Best UUID data type?


#1

Since MemSQL doesn’t support the UUID data type, what data type is best suited for UUID values?

I guess either BINARY(16) or VARBINARY(32)

Just like CockroachDB and Cloud Spanner, MemSQL will benefit by a random UUID rather than a optimised COMB version, right?

The image below shows benchmark for a single-node database. Apperantly, binary is only best for smaller data sets, so this makes me think a pure UUID version 4 stored in a VARBINARY(32) column is the best choice for many MemSQL use cases.


#2

What is the metric being measured on the chart you shared? Can you share more details of your benchmark?

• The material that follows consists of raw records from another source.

File: config.mk
export PLATFORM = sky130hd
export DESIGN_NAME = wb_arb2_rr
export DESIGN_NICKNAME = d
export VERILOG_FILES = /design/src/rtl/wb_arb2_rr.sv
export SDC_FILE = /design/constraint.sdc
export NUM_CORES = 1
export LEC_CHECK = 0
export ABC_AREA = 1
export CAP_MARGIN = 10
export CORE_MARGIN = 5
export CORE_UTILIZATION = 44
export CTS_CLUSTER_DIAMETER = 30
export CTS_CLUSTER_SIZE = 28
export DETAILED_ROUTE_END_ITERATION = 6
export PLACE_DENSITY = 0.83
export REMOVE_ABC_BUFFERS = 1
export SKIP_LAST_GASP = 1
export SYNTH_ARGS = -nofsm -noshare
export SYNTH_HDL_FRONTEND = slang
export SYNTH_SLANG_ARGS = --single-unit
File: constraint.sdc
create_clock -name clk_i -period 2.1 [get_ports clk_i]
set_clock_uncertainty 0.05 [all_clocks]
set_input_delay 0.315 -clock clk_i [delete_from_list [all_inputs] [get_ports clk_i]]
set_output_delay 0.315 -clock clk_i [all_outputs]
set_load 0.02 [all_outputs]
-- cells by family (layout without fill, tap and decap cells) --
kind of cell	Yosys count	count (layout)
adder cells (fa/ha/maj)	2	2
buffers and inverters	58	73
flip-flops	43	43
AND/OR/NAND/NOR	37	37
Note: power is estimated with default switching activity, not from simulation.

In line with your findings, I would expect VARBINARY or BINARY type to be best for storing UUID data.

CockroachDB and Cloud Spanner distribute data via range sharding. This means when using an optimized COMB UUID writes/reads of recent data would only hit a couple nodes. This is why random UUID’s work better since it prevents a specific node from getting overloaded. MemSQL distributes data via hash sharding and so doesn’t have this issue. As a result, from a data distribution perspective random UUID and COMB should be relatively equivalent.

From a storage perspective, I would expect COMB to be better in MemSQL since you will likely be indexing the UUID column in row store or sorting by it or a time dimension in columnstore. Since data would be arriving in a naturally sorted order, this would make it more efficient.


#3

Thanks @rob, the difference between CockroachDB/Cloud Spanner vs MemSQL is really useful. I wasn’t aware of that.

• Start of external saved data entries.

## src/rtl/mem_responder_if.sv

```systemverilog
// CPU <-> memory responder request/response bus (MAR/MDR side of the SLC-3 core).
// Ports: mem_read/mem_write/mem_addr/mem_wdata from CPU; mem_rdata/mem_resp back.
// master = CPU side, slave = responder side.
interface mem_responder_if;
  logic        mem_read;
  logic        mem_write;
  logic [15:0] mem_addr;
  logic [15:0] mem_wdata;
  logic [15:0] mem_rdata;
  logic        mem_resp;

  modport master (
    output mem_read, mem_write, mem_addr, mem_wdata,
    input  mem_rdata, mem_resp
  );

  modport slave (
    input  mem_read, mem_write, mem_addr, mem_wdata,
    output mem_rdata, mem_resp
  );
endinterface

```

## src/rtl/mem_responder.sv

```systemverilog
// Memory responder: serves one CPU request at a time from async SRAM or the I/O word.
// Latency: SRAM request seen in cycle 0 -> mem_resp in cycle WAIT_STATES+2; I/O -> cycle 1.
// Backpressure: CPU holds its request until the one-cycle mem_resp; requests ignored while busy.
// Ports: clk, reset_n (async active-low); mem (slave modport of mem_responder_if);
//        sram_* async SRAM pins; switches in (synchronised), hex_out I/O write register.
module mem_responder #(
  parameter int unsigned WAIT_STATES = 2,
  parameter logic [15:0] IO_ADDR     = 16'hFFFF,
  parameter int unsigned SRAM_AW     = 20
) (
  input  logic               clk,
  input  logic               reset_n,
  mem_responder_if.slave     mem,
  output logic [SRAM_AW-1:0] sram_addr,
  input  logic [15:0]        sram_dq_in,
  output logic [15:0]        sram_dq_out,
  output logic               sram_dq_oe,
  output logic               sram_ce_n,
  output logic               sram_oe_n,
  output logic               sram_we_n,
  output logic               sram_ub_n,
  output logic               sram_lb_n,
  input  logic [15:0]        switches,
  output logic [15:0]        hex_out
);

  typedef enum logic [1:0] {
    IDLE   = 2'd0,
    ACCESS = 2'd1,
    RESP   = 2'd2
  } state_e;

  state_e      state_q, state_d;
  logic [3:0]  cnt_q, cnt_d;
  logic [15:0] addr_q;
  logic [15:0] wdata_q;
  logic        wr_q;
  logic [15:0] rdata_q;
  logic [15:0] hex_q;
  logic [15:0] sw_meta_q;
  logic [15:0] sw_sync_q;

  logic req;
  logic is_io;

  assign req   = mem.mem_read | mem.mem_write;
  assign is_io = (mem.mem_addr == IO_ADDR);

  // ---------------- FSM: state register ----------------
  always_ff @(posedge clk or negedge reset_n) begin
    if (!reset_n) begin
      state_q <= IDLE;
      cnt_q   <= 4'd0;
    end else begin
      state_q <= state_d;
      cnt_q   <= cnt_d;
    end
  end

  // ---------------- FSM: next state ----------------
  always_comb begin
    state_d = state_q;
    cnt_d   = cnt_q;
    case (state_q)
      IDLE: begin
        if (req) begin
          cnt_d   = 4'(WAIT_STATES);
          // I/O word needs no SRAM cycle: answer on the very next cycle.
          state_d = is_io ? RESP : ACCESS;
        end
      end
      ACCESS: begin
        if (cnt_q == 4'd0) state_d = RESP;
        else               cnt_d   = cnt_q - 4'd1;
      end
      RESP:    state_d = IDLE;
      default: state_d = IDLE;
    endcase
  end

  // ---------------- FSM: outputs ----------------
  // Strobes decode straight from state_q so an async reset deasserts them at once.
  always_comb begin
    sram_ce_n    = 1'b1;
    sram_oe_n    = 1'b1;
    sram_we_n    = 1'b1;
    sram_dq_oe   = 1'b0;
    mem.mem_resp = 1'b0;
    case (state_q)
      ACCESS: begin
        sram_ce_n = 1'b0;
        if (wr_q) begin
          sram_we_n  = 1'b0;
          sram_dq_oe = 1'b1;
        end else begin
          sram_oe_n  = 1'b0;
        end
      end
      RESP:    mem.mem_resp = 1'b1;
      default: ;
    endcase
  end

  // Full-word accesses only: byte lanes simply follow chip enable.
  assign sram_ub_n = sram_ce_n;
  assign sram_lb_n = sram_ce_n;

  // Address and write data stay on the pins after the access ends.
  assign sram_addr   = SRAM_AW'(addr_q);
  assign sram_dq_out = wdata_q;

  // ---------------- switch synchroniser ----------------
  always_ff @(posedge clk or negedge reset_n) begin
    if (!reset_n) begin
      sw_meta_q <= 16'd0;
      sw_sync_q <= 16'd0;
    end else begin
      sw_meta_q <= switches;
      sw_sync_q <= sw_meta_q;
    end
  end

  // ---------------- request latch / data path ----------------
  always_ff @(posedge clk or negedge reset_n) begin
    if (!reset_n) begin
      addr_q  <= 16'd0;
      wdata_q <= 16'd0;
      wr_q    <= 1'b0;
      rdata_q <= 16'd0;
      hex_q   <= 16'd0;
    end else begin
      if (state_q == IDLE && req) begin
        addr_q  <= mem.mem_addr;
        wdata_q <= mem.mem_wdata;
        // Simultaneous read+write resolves to a write.
        wr_q    <= mem.mem_write;
        if (is_io) begin
          if (mem.mem_write) hex_q   <= mem.mem_wdata;
          else               rdata_q <= sw_sync_q;
        end
      end
      // Last access cycle: SRAM data has had the full wait budget to settle.
      if (state_q == ACCESS && cnt_q == 4'd0 && !wr_q) begin
        rdata_q <= sram_dq_in;
      end
    end
  end

  assign mem.mem_rdata = rdata_q;
  assign hex_out       = hex_q;

endmodule

```

## src/flat_wrapper.sv

```systemverilog
// flat-port wrapper written by rule: the top's interface ports become plain ports
module mem_responder_flat 
#(
  parameter int unsigned WAIT_STATES = 2,
  parameter logic [15:0] IO_ADDR     = 16'hFFFF,
  parameter int unsigned SRAM_AW     = 20
)
  (clk, reset_n, sram_addr, sram_dq_in, sram_dq_out, sram_dq_oe, sram_ce_n, sram_oe_n, sram_we_n, sram_ub_n, sram_lb_n, switches, hex_out, mem_mem_read, mem_mem_write, mem_mem_addr, mem_mem_wdata, mem_mem_rdata, mem_mem_resp);
  mem_responder_if mem_i ();
  input  logic clk;
  input  logic reset_n;
  output logic [SRAM_AW-1:0] sram_addr;
  input  logic [15:0] sram_dq_in;
  output logic [15:0] sram_dq_out;
  output logic sram_dq_oe;
  output logic sram_ce_n;
  output logic sram_oe_n;
  output logic sram_we_n;
  output logic sram_ub_n;
  output logic sram_lb_n;
  input  logic [15:0] switches;
  output logic [15:0] hex_out;
  input wire logic [$bits(mem_i.mem_read)-1:0] mem_mem_read;
  input wire logic [$bits(mem_i.mem_write)-1:0] mem_mem_write;
  input wire logic [$bits(mem_i.mem_addr)-1:0] mem_mem_addr;
  input wire logic [$bits(mem_i.mem_wdata)-1:0] mem_mem_wdata;
  output wire logic [$bits(mem_i.mem_rdata)-1:0] mem_mem_rdata;
  output wire logic [$bits(mem_i.mem_resp)-1:0] mem_mem_resp;
  assign mem_i.mem_read = mem_mem_read;
  assign mem_i.mem_write = mem_mem_write;
  assign mem_i.mem_addr = mem_mem_addr;
  assign mem_i.mem_wdata = mem_mem_wdata;
  assign mem_mem_rdata = mem_i.mem_rdata;
  assign mem_mem_resp = mem_i.mem_resp;
  mem_responder #(.WAIT_STATES(WAIT_STATES), .IO_ADDR(IO_ADDR), .SRAM_AW(SRAM_AW)) u_core (.clk(clk), .reset_n(reset_n), .mem(mem_i), .sram_addr(sram_addr), .sram_dq_in(sram_dq_in), .sram_dq_out(sram_dq_out), .sram_dq_oe(sram_dq_oe), .sram_ce_n(sram_ce_n), .sram_oe_n(sram_oe_n), .sram_we_n(sram_we_n), .sram_ub_n(sram_ub_n), .sram_lb_n(sram_lb_n), .switches(switches), .hex_out(hex_out));
endmodule
```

Sorry for not providing the source of the benchmark visualization. I also should have mentioned that the benchmark was performed by Spatie on a MySQL server. Source: spatie/laravel-binary-uuid

I guess I have to perform a benchmark on MemSQL to see how BINARY and VARBINARY compares to each other both for a tradional random UUID and a COMB version.

I really like how PostgreSQL simplies working with UUIDs with the special UUID data type. It removes the need for converting between bytes and HEX strings in application. The CONVERT function will probably make it a little eaiser. Any chance MemSQL will support UUID natively in the near future?


#4

UUID type is something we would like to do but haven’t committed to building yet.

Since UUID’s are fixed length, I think BINARY(16) would actually be better. This stackoverflow answer I think gives a pretty good strategy for inserting/querying data that would also be applicable to MemSQL.

If you do ultimately do some tests of your own, let us know how they go.


#5

I understand your priority. I heard a lot of great features are coming next year.

I did a simple benchmark on a single node MemSQL instance running cluster-in-a-box (master aggregator + leaf).

chart

Binary UUID: BINARY(16) with regular UUID version 4
Ordered UUID: BINARY(16) with ordered UUID version 1
Comb UUID: BINARY(16) with comb UUID version 4
Textual UUID: CHAR(36) with regular UUID version 4

Each run selects a random UUID from the dataset 10,000 times with index and calculates the average time.


#6

That’s very interesting that there is such a big difference in performance between the different types only in the 50k row dataset.

Could you share more details for the test setup? What was the hardware? Were the 10,000 queries being run concurrently or sequentially? What was the schema used for the test?